Il presepe di Pietro Righi (1772-1839) esposto a Bologna al Museo Civico d’Arte Industriale e Galleria Davia Bargellini.
Bologna, dicembre 2022 – Per le festività natalizie 2022-2023 si rinnova il tradizionale appuntamento espositivo con l’arte presepiale che i Musei Civici d’Arte Antica di Bologna, in collaborazione con il Centro Studi per la Cultura Popolare, promuovono per valorizzare questa particolare espressione plastica di devozione che nella città felsinea, a partire dalla tarda età barocca, ebbe un qualificatissimo centro di produzione in cui anche artisti affermati si cimentarono con la produzione di statuine. La mostra Un presepe “esemplare” di Pietro Righi (Bologna, 1772-1839) – visibile dal 14 dicembre 2022 al 15 gennaio 2023 presso il Museo Civico d’Arte Industriale e Galleria Davia Bargellini con ingresso gratuito – consente di ammirare un inedito gruppo presepiale della Natività in terracotta dal modellato di notevole qualità, proveniente da collezione privata. Sul retro della scultura in terracotta è chiaramente leggibile una scritta tracciata sulla creta fresca, prima della cottura: «Pietro Righi/ Fece/ L’anno 1826/Li 4 ottobre/n° 5».
L’esposizione della scultura per la prima volta al pubblico si fa occasione per riunire, in stretto dialogo fra loro, altri due esemplari di mano dello stesso Righi aventi la medesima materia e tipologia iconografica, già presenti nella ricca collezione di antichi pezzi presepiali bolognesi conservata nel museo. Così affiancati, i tre pezzi rappresentano una testimonianza significativa della statuaria da presepe realizzata da questo abile artista-artigiano, esponente di una generazione erede dei grandi maestri plasticatori bolognesi quali Giuseppe Maria Mazza (1653–1741), Angelo Gabriello Piò (1690-1770) e Filippo Scandellari (1717-1801). Pur non raggiungendo il livello qualitativo della più alta tradizione presepistica, egli si distinse nella produzione seriale a stampo dei presepi accessibile a tutti i ceti sociali, infondendovi l’ispirazione tratta dall’operato dei maestri della scultura che insegnavano all’Accademia di Belle Arti, dove svolse l’incarico di bidello.
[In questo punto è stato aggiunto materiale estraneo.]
### src/rtl/sbo_pkg.sv
// sbo_pkg: shared types and constants of the slab bitmap object allocator
// request/result payload structs, status and occupancy codes,
// controller-datapath command and status structs; no dependencies
package sbo_pkg;

  localparam int unsigned SLOT_W    = 9;
  localparam int unsigned CNT_W     = 10;
  localparam int unsigned OBJ_W     = 13;
  localparam int unsigned OFF_W     = 21;
  localparam int unsigned PROD_W    = SLOT_W + OBJ_W;
  localparam int unsigned WORD_BITS = 64;
  localparam int unsigned BIT_W     = 6;
  localparam int unsigned BASE_W    = 11;
  localparam int unsigned SLOT_LIMIT = 512;

  localparam logic [OFF_W-1:0] OFFSET_MAX = 21'h1F_FFFF;

  // request kinds
  localparam logic KIND_ALLOC = 1'b0;
  localparam logic KIND_FREE  = 1'b1;

  // result status codes
  localparam logic [1:0] ST_OK          = 2'd0;
  localparam logic [1:0] ST_NO_SLOT     = 2'd1;
  localparam logic [1:0] ST_DOUBLE_FREE = 2'd2;
  localparam logic [1:0] ST_RANGE       = 2'd3;

  // slab occupancy codes
  localparam logic [1:0] OCC_EMPTY   = 2'd0;
  localparam logic [1:0] OCC_PARTIAL = 2'd1;
  localparam logic [1:0] OCC_FULL    = 2'd2;

  // configuration register indexes
  localparam int unsigned CFG_IDX_W  = 1;
  localparam int unsigned CFG_DATA_W = 13;
  localparam logic [CFG_IDX_W-1:0] CFG_SLOTS_IN_USE = 1'b0;
  localparam logic [CFG_IDX_W-1:0] CFG_OBJECT_BYTES = 1'b1;

  localparam logic [CNT_W-1:0] SLOTS_RESET = 10'd512;
  localparam logic [OBJ_W-1:0] OBJ_RESET   = 13'd8;

  typedef struct packed {
    logic              kind;
    logic [SLOT_W-1:0] slot_index;
  } req_t;

  typedef struct packed {
    logic [1:0]        status;
    logic [SLOT_W-1:0] slot_out;
    logic [OFF_W-1:0]  byte_offset;
    logic [1:0]        slab_state;
    logic [CNT_W-1:0]  used_count;
  } rsp_t;

  typedef struct packed {
    logic load;
    logic scan;
    logic mult;
    logic emit;
  } dp_cmd_t;

  typedef struct packed {
    logic decided;
    logic out_free;
  } dp_sts_t;

endpackage

### src/rtl/slab_bitmap_object_allocator_top.sv
// Slab bitmap object allocator, top level.
// Request channel (req_valid / req_stall / req_data): kind 0 allocates the
// lowest free slot below the slot limit, kind 1 frees req_data.slot_index.
// Result channel (rsp_valid / rsp_stall / rsp_data): one result per request
// with status, slot, byte offset (slot times object size, saturated),
// slab state and used count after the request.
// Config channel (cfg_valid / cfg_ready / cfg_index / cfg_data): index 0 slot
// count, index 1 object size; always ready, write only while idle.
// Scan: an allocation checks the 64-bit bitmap words in turn from word 0 up to
// the hit or the last word below the slot limit; a free checks only the word
// of its slot. The bitmap memory reads one word per cycle. One request is in
// flight at a time; the next is taken in the cycle after the result is loaded.
// Reset (rst, synchronous): bitmap reads as all free, count zero, slab empty,
// slot count 512, object size 8; no clearing pass is needed.
// A stalled result holds in the output register; the block finishes the next
// request up to the hand-off and then waits.
// depends on sbo_pkg, sbo_ctrl, sbo_dp
module slab_bitmap_object_allocator_top import sbo_pkg::*; #(
  parameter int unsigned MAX_SLOTS = 512
) (
  input  logic                  clk,
  input  logic                  rst,
  input  logic                  req_valid,
  output logic                  req_stall,
  input  req_t                  req_data,
  output logic                  rsp_valid,
  input  logic                  rsp_stall,
  output rsp_t                  rsp_data,
  input  logic                  cfg_valid,
  output logic                  cfg_ready,
  input  logic [CFG_IDX_W-1:0]  cfg_index,
  input  logic [CFG_DATA_W-1:0] cfg_data
);

  dp_cmd_t cmd;
  dp_sts_t sts;

  assign cfg_ready = 1'b1;

  sbo_ctrl u_ctrl (
    .clk       (clk),
    .rst       (rst),
    .req_valid (req_valid),
    .req_stall (req_stall),
    .cmd       (cmd),
    .sts       (sts)
  );

  sbo_dp #(
    .MAX_SLOTS (MAX_SLOTS)
  ) u_dp (
    .clk       (clk),
    .rst       (rst),
    .req_data  (req_data),
    .cfg_valid (cfg_valid && cfg_ready),
    .cfg_index (cfg_index),
    .cfg_data  (cfg_data),
    .cmd       (cmd),
    .sts       (sts),
    .rsp_valid (rsp_valid),
    .rsp_stall (rsp_stall),
    .rsp_data  (rsp_data)
  );

`ifndef SYNTH
  // one request in flight: busy right after a request is taken
  a_busy_after_req: assert property (@(posedge clk) disable iff (rst)
    (req_valid && !req_stall) |=> req_stall)
    else $error("request accepted while previous one still in flight");

  // a scan decides once, then leaves the scan state
  a_single_decide: assert property (@(posedge clk) disable iff (rst)
    sts.decided |=> !sts.decided)
    else $error("scan decided twice for one request");

  // failed requests report no offset
  a_err_no_offset: assert property (@(posedge clk) disable iff (rst)
    (rsp_valid && rsp_data.status != ST_OK) |-> (rsp_data.byte_offset == '0))
    else $error("error result carries a byte offset");

  a_count_bound: assert property (@(posedge clk) disable iff (rst)
    rsp_valid |-> (rsp_data.used_count <= CNT_W'(SLOT_LIMIT)))
    else $error("used count above slot limit");
`endif

endmodule

### src/rtl/sbo_dp.sv
// sbo_dp: datapath of the slab allocator: config registers, bitmap word memory,
// first-fit word check, used count, offset multiplier and result register
// depends on sbo_pkg
module sbo_dp import sbo_pkg::*; #(
  parameter int unsigned MAX_SLOTS = 512
) (
  input  logic                  clk,
  input  logic                  rst,
  input  req_t                  req_data,
  input  logic                  cfg_valid,
  input  logic [CFG_IDX_W-1:0]  cfg_index,
  input  logic [CFG_DATA_W-1:0] cfg_data,
  input  dp_cmd_t               cmd,
  output dp_sts_t               sts,
  output logic                  rsp_valid,
  input  logic                  rsp_stall,
  output rsp_t                  rsp_data
);

  localparam int unsigned NSLOT = (MAX_SLOTS < SLOT_LIMIT) ? MAX_SLOTS : SLOT_LIMIT;
  localparam int unsigned NWORD = (NSLOT + WORD_BITS - 1) / WORD_BITS;
  localparam int unsigned WW    = (NWORD > 1) ? $clog2(NWORD) : 1;
  localparam logic [WW-1:0]     LAST_W    = WW'(NWORD - 1);
  localparam logic [SLOT_W-1:0] LAST_W_S  = SLOT_W'(NWORD - 1);
  localparam logic [CNT_W-1:0]  NSLOT_C   = CNT_W'(NSLOT);

  // configuration
  logic [CNT_W-1:0] slots_cfg;
  logic [OBJ_W-1:0] obj_cfg;
  logic [CNT_W-1:0] lim;

  // bitmap storage, one valid bit per word stands in for the reset clear
  logic [WORD_BITS-1:0] mem [NWORD];
  logic [NWORD-1:0]     wvalid;
  logic [WORD_BITS-1:0] rd_word;
  logic                 rd_wv;

  // item and scan registers
  logic              kind_r;
  logic [SLOT_W-1:0] req_r;
  logic [WW-1:0]     ptr;
  logic [WW-1:0]     chk_ptr;
  logic              chk_vld;
  logic [CNT_W-1:0]  used;

  // result registers
  logic [1:0]        res_status;
  logic [SLOT_W-1:0] res_slot;
  logic [SLOT_W-1:0] mul_slot;
  logic [PROD_W-1:0] prod;
  logic [1:0]        occ;

  // check stage signals
  logic [WORD_BITS-1:0] rd_eff;
  logic [WORD_BITS-1:0] mask;
  logic [WORD_BITS-1:0] free_vec;
  logic [WORD_BITS-1:0] low;
  logic [BIT_W-1:0]     bit_idx;
  logic [BASE_W-1:0]    base;
  logic [BASE_W-1:0]    rem;
  logic                 found;
  logic                 last_word;
  logic                 decided;

  // commit signals
  logic                 wr_en;
  logic [WORD_BITS-1:0] wr_word;
  logic [CNT_W-1:0]     used_next;
  logic [1:0]           res_status_next;
  logic [SLOT_W-1:0]    res_slot_next;
  logic [SLOT_W-1:0]    mul_slot_next;
  logic [OFF_W-1:0]     off_sat;

  assign lim = (slots_cfg > NSLOT_C) ? NSLOT_C : slots_cfg;

  always_ff @(posedge clk) begin
    if (rst) begin
      slots_cfg <= SLOTS_RESET;
      obj_cfg   <= OBJ_RESET;
    end else if (cfg_valid) begin
      unique case (cfg_index)
        CFG_SLOTS_IN_USE: slots_cfg <= cfg_data[CNT_W-1:0];
        CFG_OBJECT_BYTES: obj_cfg   <= cfg_data[OBJ_W-1:0];
        default: ;
      endcase
    end
  end

  // word check: mask off slots at or above the limit, find lowest clear bit
  always_comb begin
    rd_eff   = rd_wv ? rd_word : '0;
    base     = BASE_W'(chk_ptr) << BIT_W;
    rem      = {1'b0, lim} - base;
    if (base >= {1'b0, lim}) begin
      mask = '0;
    end else if (rem >= BASE_W'(WORD_BITS)) begin
      mask = '1;
    end else begin
      mask = (WORD_BITS'(1) << rem[BIT_W-1:0]) - WORD_BITS'(1);
    end
    free_vec  = ~rd_eff & mask;
    low       = free_vec & (~free_vec + WORD_BITS'(1));
    found     = |free_vec;
    last_word = (base + BASE_W'(WORD_BITS)) >= {1'b0, lim};
    bit_idx   = '0;
    for (int b = 0; b < WORD_BITS; b++) begin
      if (low[b]) bit_idx = bit_idx | BIT_W'(b);
    end
  end

  assign decided     = cmd.scan && chk_vld && (kind_r || found || last_word);
  assign sts.decided = decided;
  assign sts.out_free = !rsp_valid || !rsp_stall;

  always_comb begin
    wr_en           = 1'b0;
    wr_word         = rd_eff;
    used_next       = used;
    res_status_next = ST_OK;
    res_slot_next   = req_r;
    mul_slot_next   = '0;
    if (kind_r == KIND_ALLOC) begin
      if (found) begin
        wr_en         = decided;
        wr_word       = rd_eff | low;
        used_next     = used + CNT_W'(1);
        res_slot_next = SLOT_W'({chk_ptr, bit_idx});
        mul_slot_next = SLOT_W'({chk_ptr, bit_idx});
      end else begin
        res_status_next = ST_NO_SLOT;
        res_slot_next   = '0;
      end
    end else begin
      if ({1'b0, req_r} >= lim) begin
        res_status_next = ST_RANGE;
      end else if (!rd_eff[req_r[BIT_W-1:0]]) begin
        res_status_next = ST_DOUBLE_FREE;
      end else begin
        wr_en         = decided;
        wr_word       = rd_eff & ~(WORD_BITS'(1) << req_r[BIT_W-1:0]);
        used_next     = (used != '0) ? used - CNT_W'(1) : used;
        mul_slot_next = req_r;
      end
    end
  end

  assign off_sat = prod[PROD_W-1:OFF_W] != '0 ? OFFSET_MAX : prod[OFF_W-1:0];

  // bitmap memory, registered read
  always_ff @(posedge clk) begin
    rd_word <= mem[ptr];
    rd_wv   <= wvalid[ptr];
    if (wr_en) begin
      mem[chk_ptr] <= wr_word;
    end
  end

  always_ff @(posedge clk) begin
    if (rst) begin
      wvalid    <= '0;
      used      <= '0;
      chk_vld   <= 1'b0;
      rsp_valid <= 1'b0;
    end else begin
      chk_vld <= cmd.scan && !decided;
      if (wr_en) begin
        wvalid[chk_ptr] <= 1'b1;
      end
      if (decided) begin
        used <= used_next;
      end
      if (cmd.emit) begin
        rsp_valid <= 1'b1;
      end else if (!rsp_stall) begin
        rsp_valid <= 1'b0;
      end
    end
  end

  always_ff @(posedge clk) begin
    chk_ptr <= ptr;
    if (cmd.load) begin
      kind_r <= req_data.kind;
      req_r  <= req_data.slot_index;
      if (req_data.kind == KIND_ALLOC) begin
        ptr <= '0;
      end else if ((req_data.slot_index >> BIT_W) > LAST_W_S) begin
        ptr <= LAST_W;
      end else begin
        ptr <= WW'(req_data.slot_index >> BIT_W);
      end
    end else if (cmd.scan && kind_r == KIND_ALLOC && ptr != LAST_W) begin
      ptr <= ptr + WW'(1);
    end
    if (decided) begin
      res_status <= res_status_next;
      res_slot   <= res_slot_next;
      mul_slot   <= mul_slot_next;
    end
    if (cmd.mult) begin
      prod <= PROD_W'(mul_slot) * PROD_W'(obj_cfg);
      if (used == '0) begin
        occ <= OCC_EMPTY;
      end else if (used >= lim) begin
        occ <= OCC_FULL;
      end else begin
        occ <= OCC_PARTIAL;
      end
    end
    if (cmd.emit) begin
      rsp_data.status      <= res_status;
      rsp_data.slot_out    <= res_slot;
      rsp_data.byte_offset <= off_sat;
      rsp_data.slab_state  <= occ;
      rsp_data.used_count  <= used;
    end
  end

endmodule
La Natività inedita di Pietro Righi. Il gruppo presepiale emerso, che va ad arricchire il catalogo di Pietro Righi, rappresenta la Vergine, san Giuseppe e il Bambino, con l’asino e il bue nella greppia/mangiatoia, figure che tipicamente venivano realizzate singolarmente per poi essere assemblate su di una base, a creare composizioni lievemente variate. Si tratta di una composizione esemplare, probabilmente parte centrale di una scena più ampia, comprendente altri personaggi a completamento della rappresentazione presepiale. La figura della Vergine fa corpo con la mangiatoia, in una forma che è quasi una firma dei plasticatori del presepio bolognese: non si tratta qui della semplice greppia a rastrelliera, ma paglia e fieno sono posti su di un recipiente rettangolare, realizzato con giunchi o rami intrecciati, come si vede bene nel lato posteriore della composizione, e come si vede pure in molti dipinti – per esempio nell’affresco con la Natività di Vitale da Bologna, un tempo nella chiesa di Mezzaratta, ma ora esposta nella Pinacoteca Nazionale cittadina -, in cui appunto è posto il cibo per gli animali, che la riempie completamente e deborda. Posto sopra, avvolto in fasce, giace il Bambino, e le fasce sono il segno indicato ai pastori dall’angelo annunciante. A fianco, e alle spalle del Bambino, si affaccia l’asino. La Vergine, figura della Chiesa, e il Bambino, sono significativamente il punto culminante della composizione: la Vergine, in atteggiamento tenero e protettivo, mostra il Figlio porgendolo delicatamente all’adorazione di san Giuseppe, e degli altri, che questo gruppo presuppone. Giuseppe, seduto accanto e più in basso, con le mani giunte all’altezza del cuore, volge il capo al Bambino che la Madre gli presenta e lo fissa intensamente, in adorazione. Ai piedi della Vergine, il bue, con una torsione robusta e suggestiva del collo, volge il capo verso il Bambino: asino e bue rappresentano i popoli che lasciano le religioni tradizionali per volgersi al Figlio di Dio incarnato, che, nell’Eucaristia, si farà cibo per gli uomini. Nella parte posteriore, il gruppo evidenzia data e numerazione della figura. Il numero progressivo di produzione 5 indica chiaramente che si tratta di un’opera seriale, mentre la data 4 ottobre 1828, incisa prima di inviare a cottura il pezzo, sottolinea la petronianità esemplare di Pietro Righi e della sua opera coincidendo con festa del Patrono san Petronio. (Gioia e Fernando Lanzi).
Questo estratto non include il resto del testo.